• INVESTIGATION: US Prosecutor Now Sending Criminal DNA Testing In DC To Lab Run By His Girlfriend

    The U.S. attorney who handles DNA and forensics litigation in the District of Columbia stopped sending cases to the city’s independent forensics lab in January, in favor of a private lab run by his girlfriend.

    In October of 2014, Assistant U.S. Attorney Michael Ambrosino expressed concerns to the Science Advisory Board about the methods being used in its lab to interpret complex DNA mixtures. The board advises the Department of Forensic Sciences about best practices.

    According to a letter sent from the board’s chairman, Irvin Litofsky, to D.C. Mayor Muriel Bowser, four members of the board reviewed the procedures and made revisions to address Ambrosino’s concerns, though the changes weren’t sufficient, because in January the U.S. Attorney’s Office stopped sending new cases to the city’s lab.

    Instead, the DNA cases in the city are being handled by Bode Technology, a DNA analysis firm in Virginia. Andrea Borchardt-Gardner is a supervisor of forensic casework at Bode. She is also romantically involved with Ambrosino, according to court documents obtained by The Daily Caller News Foundation.

    The relationship between Ambrosino and Borchardt-Gardner began in the spring of 2014, according to Bill Miller, a spokesman for the U.S. Attorney’s Office, but had “no bearing whatsoever” on the steps taken by the office.

    “When the assistant U.S. attorney began that relationship, he disclosed it to ethics officials at the U.S. Attorney’s Office and elsewhere in the Department of Justice,” Miller said. “In an abundance of caution, the U.S. Attorney’s Office publicly disclosed the relationship in court filings when appropriate.”

    Miller said Bode has handled overflow and backlog cases for the city since the inception of the city’s forensic lab.

    While there appears to be no direct financial incentive for Borchardt-Gardner, an intimate relationship shared between a prosecutor and the supervisor of the lab handling evidence in his cases could present a possible conflict of interest.

    “When you have a private lab and you paid them to produce results, you can have a lot of say about what those results are,” a former official in the city’s lab told TheDCNF on the condition of anonymity.

    The former official said the city’s independent lab had a policy of global discovery, meaning it had to disclose all its findings to both prosecutors and defense attorneys, but the private Bode lab isn’t required to so.

    The close relationship between Ambrosino and Borchardt-Gardner could allow him more access to conversations about analysis results and advance knowledge about how the tests will turn out.

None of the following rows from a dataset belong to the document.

==> inputs of run P <==
==> flow/design.v (excerpt) <==
module Final_Project(reset,sw1,sw2,sw3,sw4,FPGA_clk,dot_row,dot0_col,dot1_col,
							out1, out2, out3, out4, out5, out6);
Settings: LEC_CHECK=0, ABC_AREA=1, CAP_MARGIN=20, CORE_MARGIN=2, CORE_UTILIZATION=72, PLACE_DENSITY=0.82, SLEW_MARGIN=20; clock period 4.78 ns.
run.sh (not shown) runs the stock make flow with config.mk's settings and CLKGATE_MAP_FILE=.
==> run B: changes against run P <==
Settings changed: CORE_UTILIZATION 72 to 70, CTS_CLUSTER_DIAMETER from default to 201, PLACE_DENSITY 0.82 to default.
==> flow/constraint.sdc (replaced) <==
create_clock -name core_clock -period 4.22 [get_ports {FPGA_clk}]
set_input_delay 0.8440 -clock core_clock [delete_from_list [all_inputs] [get_ports {FPGA_clk}]]
set_output_delay 0.8440 -clock core_clock [all_outputs]
set_load 0.01 [all_outputs]
==> results.txt <==
gpl congestion: 1.02
logic share of the area: 57.2%
Most common cell on crit path: nand2_2
family with the most delay on the worst path: simple AND/OR/NAND/NOR gates
Placed Cells: 3529
setup ws final: -0.230 ns
Comb area: 12500 um^2
SO Faults: negative setup slack
Inverters: 437
Power Clock: 2150 uW
Final setup viols: 22
Tot GR Track Use: 41.6%
status: finished with violations
the above is filed under run P

==> results.txt <==
status: stopped before the end
Fail Step: global routing
Stop Error: [ERROR GRT-0232] Routing congestion too high. Check the congestion heatmap in the GUI.
FA/HA/MAJ Cells, Area Fraction: 4.39%
Resized cells post-CTS: 264
Placed Cells: 3624
yosys xor share: 2.91%
Top area cell types: dfxtp_1 (27%), nand2_1 (13%), nor2_1 (8.3%)
grt peak-use layer: met2
Post-synth seq share: 26.9%
GR Util met2: 91.7%
Post-CTS Setup Bufs: 35
Root Driver: clkbuf_16
Tot GR Track Use: 72.6%
Port Buffer Count: 71
gpl congestion: 1.02
the above is filed under run B


* * *

==> inputs of trial 64 <==
Final_Project again, from the RTL that the note above started with.
make LEC_CHECK=0 CAP_MARGIN=20 CELL_PAD_IN_SITES_GLOBAL_PLACEMENT=2 CORE_MARGIN=2 CORE_UTILIZATION=40 CTS_CLUSTER_SIZE=26 GPL_ROUTABILITY_DRIVEN=1 GPL_TIMING_DRIVEN=1 MAX_ROUTING_LAYER=met4 MIN_ROUTING_LAYER=met2 PLACE_DENSITY=0.66 SETUP_SLACK_MARGIN=-0.77 SLEW_MARGIN=10 finish   # period 10.0 ns
==> build 56: changes against trial 64 <==
- ABC_AREA: default -> 1
- CELL_PAD_IN_SITES_GLOBAL_PLACEMENT: 2 -> default
- CORE_UTILIZATION: 40 -> 31
- CTS_CLUSTER_SIZE: 26 -> default
- MAX_ROUTING_LAYER: met4 -> default
- MIN_ROUTING_LAYER: met2 -> met1
- PLACE_DENSITY: 0.66 -> 0.51
- SETUP_SLACK_MARGIN: -0.77 -> default
- SLEW_MARGIN: 10 -> 15
- TNS_END_PERCENT: default -> 70
==> results <==
| metric | build 56 | trial 64 |
|---|---|---|
| Met1 Wirelength | 28.2 mm | 0 um |
| Drt pass-1 iters | 7 | 52 |
| Routed wire length on met3 | 2.97 mm | 23.1 mm |
| Worst rel slew slack | 0.184 | 0.165 |
| Cell with the most instances after synthesis | sky130_fd_sc_hd__nand2_1 | sky130_fd_sc_hd__nor2_1 |
| Worst slew pin tran | 1220 ps | 1250 ps |
| Result of the run | complete, no violations | complete, but fails checks |
| Reasons for failing layout checks | - | DRC |
| Post-Layout Cell Count | 4,087 | 2,994 |
| Adder-cell area share of the yosys netlist | 0.0439 | 0.0500 |
| AND-OR/OR-AND Cells, Area Fraction | 0.140 | 0.199 |
| Maximum VDD drop | 0.0977 mV | 0.127 mV |
| Total Power | 2550 uW | 2530 uW |
| Hold path endpoint | CLK.count6[0] | CLK.count3[0] |
| Clock buf count | 45 | 41 |
| Number of buffer and inverter stages on the critical path | 5 | 3 |
| Worst-case register-to-register setup slack | 5220 ps | 4160 ps |

* * *

==> job 5348 <==
Starting RTL as in the previous note.
make LEC_CHECK=0 ABC_AREA=1 CAP_MARGIN=20 CORE_ASPECT_RATIO=1.02 CORE_MARGIN=3 CORE_UTILIZATION=42 CTS_CLUSTER_DIAMETER=210 GPL_ROUTABILITY_DRIVEN=1 GPL_TIMING_DRIVEN=1 MAX_ROUTING_LAYER=met5 MIN_ROUTING_LAYER=met2 PLACE_DENSITY_LB_ADDON=0.02 SLEW_MARGIN=25 TNS_END_PERCENT=80 finish   # period 4.07 ns
==> job 3857 (differences from job 5348) <==
Settings changed: ABC_AREA 1 to unset, CORE_ASPECT_RATIO 1.02 to unset, CORE_MARGIN 3 to 2, CORE_UTILIZATION 42 to 68, CTS_CLUSTER_DIAMETER 210 to unset, GPL_ROUTABILITY_DRIVEN 1 to unset, GPL_TIMING_DRIVEN 1 to unset, MAX_ROUTING_LAYER met5 to met4, MIN_ROUTING_LAYER met2 to unset, PLACE_DENSITY_LB_ADDON 0.02 to unset, SLEW_MARGIN 25 to 20, TNS_END_PERCENT 80 to unset.
==> flow/constraint.sdc (replaced) <==
create_clock -name core_clock -period 4.21 [get_ports {FPGA_clk}]
set_input_delay 0.8420 -clock core_clock [delete_from_list [all_inputs] [get_ports {FPGA_clk}]]
set_output_delay 0.8420 -clock core_clock [all_outputs]
set_load 0.01 [all_outputs]
==> comparison <==
Against job 3857, the combinational power of job 5348 is higher by 29%.
Global-route usage is about the same in job 5348 and job 3857.
Between job 3857 and job 5348, the lower core utilization is in job 5348 (gap 29 points).
Job 5348 produced a layout that fails on setup timing. Job 3857 finished but failed the layout checks on setup timing.
In job 5348 the synthesized area is larger than in job 3857, by about 9%.
Against job 5348, the clock power of job 3857 is smaller by about 10%.
Against job 5348, the critical path depth of job 3857 is lower by 7.
Sequential cell count is the same in job 3857 and job 5348.
Between job 3857 and job 5348, the lower clock skew is in job 5348 (gap 0.0054 ns).
Against job 3857, the wire length of job 5348 is higher by about 15%.
Against job 3857, the non-clock buffer count of job 5348 is higher by 32.
Power figures rest on the tool's default switching activity, not on a simulated workload.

    “Those kinds of conversations can happen when the laboratories aren’t independent,” the former official said.

    On May 27, another member of the Science Advisory Board resigned after claiming political pressure, not bad science, led to the city lab’s closure.

    In the letter to Bowser, Jay Siegel said the firing of lab management was “hasty and unwarranted,” and claimed the decision had little to do with science.

    “The actions [Bowser], and I believe the [U.S. Attorney’s Office], have taken in this matter were clearly not based on scientific considerations since the Scientific Advisory Board had no chance to provide advice BEFORE you took such drastic actions,” Siegel wrote.

    Since Jan. 12, 95 cases have been sent to Bode for DNA testing, and another 94 have been sent to a crime lab in California called Verdugo Regional Crime Laboratory. Miller couldn’t immediately provide a cost estimate for the work done. (Related: ‘Incompetent’ DC Crime Lab To Cost Another $1 Million)

    After the U.S. Attorney’s Office stopped sending cases to the city’s lab, the U.S. Attorney’s Office commissioned an audit, and Bowser commissioned a separate audit by a national accreditation board, to provide reviews of work produced in the lab.

    Those audits found the city’s lab to be deficient in its processes and not in compliance with standards set forth by the Federal Bureau of Investigation.

    In Litofsky’s letter to Bowser, he acknowledged the findings in the audits but said urged the mayor not to rush to any judgments.

    “It goes without saying that [complex DNA analysis] is no simple matter,” he wrote. “Within the scientific community, there is, to date, no single, universally accepted set of best practices in this, and many other areas.”

    Litofsky said he and the rest of the advisory board would review the audits’ findings over the course of a few weeks and, if necessary, reach out to the investigators involved to discuss solutions.

    That review, though, would never come, because within days of the release of the audits, Bowser ordered the city’s lab shuttered and fired all of its management staff.

    Upon firing the lab’s staff, the mayor appointed the city’s Chief Medical Examiner, Roger Mitchell Jr., as interim director and gave him 30 days to come up with a corrective action plan for all of the lab’s work.

    That corrective action period has now passed and the ANSI-ASQ National Accreditation Board, one of the agencies that initially audited the city’s lab, is currently conducting a follow-up audit, Bowser said at a Tuesday press conference.

    The city is still looking for permanent leadership to take over at the city’s lab.